Coupled Harmonic Oscillator - Solve by diagonalization I have a problem where I have two massive Particles $M$ and one particle with mass $m<M$. The two particles on the outside are coupled with the one in the middle with two springs.
The Hamiltonian for the system is given by:
\begin{equation}
H=\frac{p_1^2}{2M}+\frac{p_2^2}{2M}+\frac{p_3^2}{2m} + \frac{1}{2}k(x_3-x_1-d)^2+\frac{1}{2}k(x_2-x_3-d)^2
\end{equation}
($d$ is the length of the spring at equilibrium.)
I have replaced
\begin{equation}
q_1 = x_1\\
q_2 = x_2-2d\\
q_3 = x_3 -d
\end{equation}
and rewrote the potential as a Matrix equation:
\begin{equation}
\frac{k}{2}\vec{q}^T A\vec{q}
\end{equation}
with
\begin{equation}
A = \begin{pmatrix}
1 & 0 &-1\\
0 & 1 & -1\\
-1 & -1& 1\\
\end{pmatrix}\qquad \vec{q} = \begin{pmatrix}q_1\\q_2\\q_3\end{pmatrix}
\end{equation}
I can find  diagonal representation:
\begin{equation}
A = \begin{pmatrix}
1 & 0 &0\\
0 & 1+\sqrt{2} & 0\\
0 & 0& 1-\sqrt(2)\\
\end{pmatrix}
\end{equation}
With the corresponding eigenvectors
\begin{equation}
\begin{pmatrix}
-1\\1\\0
\end{pmatrix}\qquad
\begin{pmatrix}
-\frac{1}{\sqrt{2}}\\-\frac{1}{\sqrt{2}}\\1
\end{pmatrix}\qquad
\begin{pmatrix}
\frac{1}{\sqrt{2}}\\\frac{1}{\sqrt{2}}\\1
\end{pmatrix}
\end{equation}
This probably means to switch to new coordinates
\begin{equation}
y_1 = -q_1+q_2\\
y_2 = -\frac{1}{\sqrt{2}}q_1-\frac{1}{\sqrt{2}}q_2+q_3\\
y_3 = \frac{1}{\sqrt{2}}q_1+\frac{1}{\sqrt{2}}q_2+q_3
\end{equation}
But what do I do with the momentum operators. They should change accordingly but I am confused as to how exactly
 A: I) As OP has noted, it is not enough to forget about the momentum variables and just diagonalize the position variables alone. Rather one should only use symplectic transformations.
In fact, if there is given a semipositive definite quadratic real Hamiltonian, one may show that there exists a real symplectic transformation that brings the Hamiltonian on diagonal form.
II) Further hints: 


*

*With OP's Hamiltonian 
$$H~=~T+V, \qquad T~=~\frac{p_1^2+p_2^2}{2M} + \frac{p_3^2}{2m}, \qquad  V~=~\frac{k}{2}(q^1-q^3)^2 +  \frac{k}{2}(q^2-q^3)^2, \tag{1}$$ 
choose position transformation of the form 
$$Q^+~=~ \frac{q^1+q^2}{2}-q^3,\qquad Q^-~=~ \frac{q^1-q^2}{2},\qquad Q^3~=~a_1q^1+a_2q^2+q^3,\tag{2} $$
where $a_1$ and $a_2$ are constants to be determined later.

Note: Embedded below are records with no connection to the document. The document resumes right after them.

Source: an optimization exercise on an open RTL-to-GDS flow (aim: small area). Production flows keep margins and buffers that such runs may drop.
In this exercise RTL edits were held to simulation tests only and were not proved equivalent to the original.
Power and IR drop assume default switching activity.

## flow/design.v (module list and top-level ports; edited modules follow where they fit)
// module vga640x480: 881 lines
// module bossBattleTop: 363 lines
module bossBattleTop(clk, btnRst, btnLeft, btnRight, btnShoot,
	seg, an, vgaRed, vgaGreen, vgaBlue, Hsync, Vsync
    );
  // ...
==> flow/run.sh <==
#!/bin/bash
# synth_recipe.tcl (not shown) runs the flow's synth.tcl, then flattens the netlist and writes it again
# the make line also repeats each setting of config.mk as NAME=value (left out here)
make -C /OpenROAD-flow-scripts/flow DESIGN_CONFIG=/design/flow/config.mk WORK_HOME=/design/flow/orfs CLKGATE_MAP_FILE= SYNTH_SCRIPT=/design/flow/synth_recipe.tcl finish
==> flow/config.mk <==
export PLATFORM = sky130hd
export DESIGN_NAME = bossBattleTop
export DESIGN_NICKNAME = bossBattleTop
export VERILOG_FILES = /design/flow/design.v
export SDC_FILE = /design/flow/constraint.sdc
export NUM_CORES = 4
export LEC_CHECK = 0
export CAP_MARGIN = 20
export CORE_MARGIN = 2
export CORE_UTILIZATION = 40
export SLEW_MARGIN = 20
==> flow/constraint.sdc <==
create_clock -name core_clock -period 10.0 [get_ports {clk}]
set_input_delay 2.0000 -clock core_clock [delete_from_list [all_inputs] [get_ports {clk}]]
set_output_delay 2.0000 -clock core_clock [all_outputs]
set_load 0.01 [all_outputs]
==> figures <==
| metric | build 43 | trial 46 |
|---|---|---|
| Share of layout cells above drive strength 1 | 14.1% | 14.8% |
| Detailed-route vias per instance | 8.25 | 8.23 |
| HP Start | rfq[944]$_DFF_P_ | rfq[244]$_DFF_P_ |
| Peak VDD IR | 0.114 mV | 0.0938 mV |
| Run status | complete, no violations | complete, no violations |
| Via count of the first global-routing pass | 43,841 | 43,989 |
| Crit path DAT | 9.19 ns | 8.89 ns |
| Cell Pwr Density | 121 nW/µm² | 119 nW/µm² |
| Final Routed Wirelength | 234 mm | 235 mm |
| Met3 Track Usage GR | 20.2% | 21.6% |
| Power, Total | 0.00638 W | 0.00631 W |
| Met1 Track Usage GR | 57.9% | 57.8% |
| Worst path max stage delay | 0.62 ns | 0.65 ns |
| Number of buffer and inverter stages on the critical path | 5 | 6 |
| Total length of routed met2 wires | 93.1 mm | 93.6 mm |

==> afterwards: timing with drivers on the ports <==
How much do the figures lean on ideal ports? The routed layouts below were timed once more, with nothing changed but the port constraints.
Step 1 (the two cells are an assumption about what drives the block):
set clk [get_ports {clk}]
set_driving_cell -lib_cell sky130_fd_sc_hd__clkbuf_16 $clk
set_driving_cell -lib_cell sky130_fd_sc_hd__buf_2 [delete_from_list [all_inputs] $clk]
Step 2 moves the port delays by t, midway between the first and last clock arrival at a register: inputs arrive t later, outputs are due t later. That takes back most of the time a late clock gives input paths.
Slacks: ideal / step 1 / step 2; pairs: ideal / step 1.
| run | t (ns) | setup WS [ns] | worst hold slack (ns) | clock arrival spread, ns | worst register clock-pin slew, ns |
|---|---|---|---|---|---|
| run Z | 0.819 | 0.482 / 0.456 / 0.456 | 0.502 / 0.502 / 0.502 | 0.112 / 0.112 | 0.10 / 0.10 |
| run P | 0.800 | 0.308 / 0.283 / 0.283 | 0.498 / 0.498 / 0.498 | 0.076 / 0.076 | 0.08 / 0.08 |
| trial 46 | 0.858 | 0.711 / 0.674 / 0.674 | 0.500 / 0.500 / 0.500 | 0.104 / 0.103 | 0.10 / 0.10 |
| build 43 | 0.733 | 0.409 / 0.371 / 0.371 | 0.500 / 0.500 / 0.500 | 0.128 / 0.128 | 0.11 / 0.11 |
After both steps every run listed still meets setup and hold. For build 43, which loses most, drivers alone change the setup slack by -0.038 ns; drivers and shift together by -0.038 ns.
From an optimization exercise on the open Yosys and OpenROAD flow, aimed at small area, a short achievable clock period and few clock cycles; shortcuts taken in it are not production practice.
Where RTL was checked, it was by simulation tests only, not by an equivalence proof against the original.

==> flow/design.v <==
module muldiv (
    input  wire        clk,
    input  wire        rst,
    input  wire        start,
    input  wire        op,
    input  wire [31:0] a,
    input  wire [31:0] b,
    output reg         done,
    output reg         divby0,
    output wire [31:0] hi,
    output wire [31:0] lo
);
localparam IDLE = 3'd0, PREP = 3'd1, MSTEP = 3'd2, DSTEP = 3'd3, FIX1 = 3'd4, FIX2 = 3'd5;
reg  [2:0]  state;
reg  [31:0] H, L;
reg         Lx;           
reg  [32:0] Y;            
reg  [4:0]  cnt;          
reg         opr, an, bn;
reg         rs;           
reg         first;        
reg         bs1, bs2, bs4, bsc, binv, bcin;
assign hi = H;
assign lo = L;
function [4:0] blen;
    input [31:0] v;
    integer i;
    begin
        blen = 5'd0;
        for (i = 0; i < 31; i = i + 1)
            if (v[i] ^ v[31]) blen = i + 1;
    end
endfunction
wire [4:0] lza = blen(a);
wire [4:0] lzb = blen(b);
wire       pa  = a[31] & ~|(~a[31:1] & a[30:0]);
wire [5:0] La0 = {1'b0, lza} + {5'd0, op & pa};
wire [5:0] Lb0 = {1'b0, lzb} | {5'd0, op & (lzb == 5'd0)};
wire       zq0 = (lza < lzb) & ~pa;
wire       by0 = (b == 32'd0);
reg  [5:0] La, Lb;
reg        zqf;                  
wire [6:0] kd  = {1'b0, La} - {1'b0, Lb};
wire       zq  = kd[6];          
wire       swp = kd[6];          
wire [4:0] lm  = swp ? La[4:0] : Lb[4:0];
wire [4:0] cnt0 = opr ? kd[4:0] : {1'b0, lm[4:1]};
wire [35:0] Yx = {{3{Y[32]}}, Y};
wire [35:0] X  = ({36{bs1}} & Yx)
               | ({36{bs2}} & {Yx[34:0], 1'b0})
               | ({36{bs4}} & {Yx[33:0], 2'b00})
               | {34'd0, bsc, bsc};
wire [35:0] Bop = X ^ {36{binv}};
wire [35:0] Aop = {Lx, Lx, Lx, L, 2'b00};
wire [35:0] S   = Aop + Bop + {35'd0, bcin};
wire [4:0]  shamt = opr ? kd[4:0] : {~lm[4:1], 1'b0};
wire [32:0] shin  = (opr | ~swp) ? Y : {L[31], L};
wire [32:0] shout = shin << shamt;
wire [29:0] Hsh = H[29:0];
wire [29:0] Hp1 = Hsh + 30'd1;
wire [29:0] Hm1 = Hsh - 30'd1;
wire [29:0] Hc  = (S[35:34] == 2'b01) ? Hp1 : (S[35:34] == 2'b11) ? Hm1 : Hsh;
reg  [29:0] mask;
integer mi;
always @(*) begin
    for (mi = 0; mi < 30; mi = mi + 1)
        mask[mi] = ({cnt, 1'b0} <= (6'd29 - mi));
end
wire [31:0] Hmul = {(mask & Hc) | (~mask & Hsh), S[33:32]};
function [2:0] booth;    
    input [2:0] x;
    begin
        booth[2] = x[1] ^ x[0];
        booth[1] = (x[2] & ~x[1] & ~x[0]) | (~x[2] & x[1] & x[0]);
        booth[0] = x[2] & ~(x[1] & x[0]);
    end
endfunction
wire [2:0] bprep = booth({shout[31:30], shout[29] & (lm[4:1] != 4'd0)});
wire [2:0] bstep = booth({H[29:28], H[27] & (cnt != 5'd1)});
wire nq  = an ^ bn;
wire sub = ~nq;
wire rsn = an ? (S[35] | (S[35:2] == 34'd0)) : ~S[35];
always @(posedge clk) begin
    if (rst) begin
        state  <= IDLE;
        done   <= 1'b0;
        divby0 <= 1'b0;
    end else begin
        done <= 1'b0;
        case (state)
            IDLE: if (start) begin
                divby0 <= op & by0;
                if (op & by0) begin
                    done <= 1'b1;
                end else begin
                    state <= PREP;
                end
            end
            PREP: begin
                if (!opr)           state <= MSTEP;
                else if (zq & zqf) begin
                    state <= IDLE;
                    done  <= 1'b1;
                end else if (zq)    state <= FIX1;
                else                state <= DSTEP;
            end
            MSTEP: if (cnt == 5'd0) begin
                state <= IDLE;
                done  <= 1'b1;
            end
            DSTEP: if (cnt == 5'd0) state <= FIX1;
            FIX1: if (nq) state <= FIX2;
                  else begin
                      state <= IDLE;
                      done  <= 1'b1;
                  end
            FIX2: begin
                state <= IDLE;
                done  <= 1'b1;
            end
            default: state <= IDLE;
        endcase
    end
end
always @(posedge clk) begin
    {bs1, bs2, bs4, bsc, binv, bcin} <= 6'd0;
    case (state)
        IDLE: begin
            L   <= a;
            Lx  <= a[31];
            Y   <= {b[31], b};
            opr <= op;
            an  <= a[31];
            bn  <= b[31];
            La  <= La0;
            Lb  <= Lb0;
            zqf <= zq0;
        end
        PREP: begin
            cnt <= cnt0;
            if (!opr) begin
                H  <= shout[31:0];
                if (!swp) Y <= {L[31], L};
                L  <= 32'd0;
                Lx <= 1'b0;
                {bs1, bs2, binv} <= bprep;
                bcin <= bprep[0];
            end else if (zq & zqf) begin
                H  <= S[33:2];
                L  <= 32'd0;
            end else begin
                Y  <= shout;
                {Lx, L} <= S[34:2];
                H  <= {32{nq}};
                rs    <= 1'b0;
                first <= 1'b1;
                bs4  <= ~zq;
                binv <= ~zq & sub;
                bcin <= ~zq & sub;
            end
        end
        MSTEP: begin
            H <= Hmul;
            L <= S[31:0];
            cnt <= cnt - 5'd1;
            {bs1, bs2, binv} <= bstep;
            bcin <= bstep[0];
        end
        DSTEP: begin
            {Lx, L} <= S[34:2];
            H     <= {H[30:0], (rs & ~first) ^ nq};
            rs    <= rsn;
            first <= 1'b0;
            cnt   <= cnt - 5'd1;
            if (cnt != 5'd0) Y <= {Y[32], Y[32:1]};
            bs4  <= (cnt != 5'd0) | ~rsn;
            binv <= rsn ^ bn ^ an;
            bcin <= rsn ^ bn ^ an;
        end
        FIX1: begin
            H <= S[33:2];
            L <= {H[30:0], rs ^ nq};
            bsc  <= 1'b1;
            bcin <= 1'b1;
        end
        FIX2: begin
            L <= S[33:2];
        end
        default: ;
    endcase
end
endmodule
Settings: LEC_CHECK=0, CAP_MARGIN=20, CORE_MARGIN=2, CORE_UTILIZATION=40, PLACE_DENSITY=0.6, SLEW_MARGIN=20; clock period 5.0 ns.
standard.sh (not shown) runs the stock make flow with config.mk's settings and CLKGATE_MAP_FILE= SYNTH_SCRIPT=/design/flow/synth_recipe.tcl, a recipe that flattens the netlist after the stock synthesis.
==> flow/flow/run.sh <==
#!/bin/bash
# The standard layout, with the smallest buffer on each port (the standard
# flow picks a delay cell). Each tool's own log stays under orfs/logs/.
set -euo pipefail
export BUFFER_PORTS_ARGS="-buffer_cell sky130_fd_sc_hd__buf_1"
bash standard.sh > flow.log 2>&1
The first run produced a clean layout.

*Extend the position transformation (2) to a canonical transformation 
$$ Q^i~=~\frac{\partial F_2(q,P)}{\partial P_i}, \qquad p_i~=~\frac{\partial F_2(q,P)}{\partial q^i},\tag{3}$$
in phase space for a suitable generating function $F_2(q,P)$ of type 2.

*Fix the constants $a_1$ and $a_2$ so that the kinetic energy $T$ becomes diagonal in the new momentum variables $P_i$.
References:


*

*V.I. Arnold, Mathematical methods of Classical Mechanics, 2nd eds., 1989; Appendix 6.

A: You solve the last 3 equations for the $x_i$ and express them as functions of the normal coordinates $y_i$. Then you differentiate these equations and multiply the velocities with the masses $m_i$ to obtain the momenta $$p_i=m_i\frac{dx_i}{dt}=m_i f_i(dy_1/dt,dy_2/dt,dy_3/dt)$$ These expression for the momenta in terms of the new coordinate velocities you insert into the original Hamiltonian.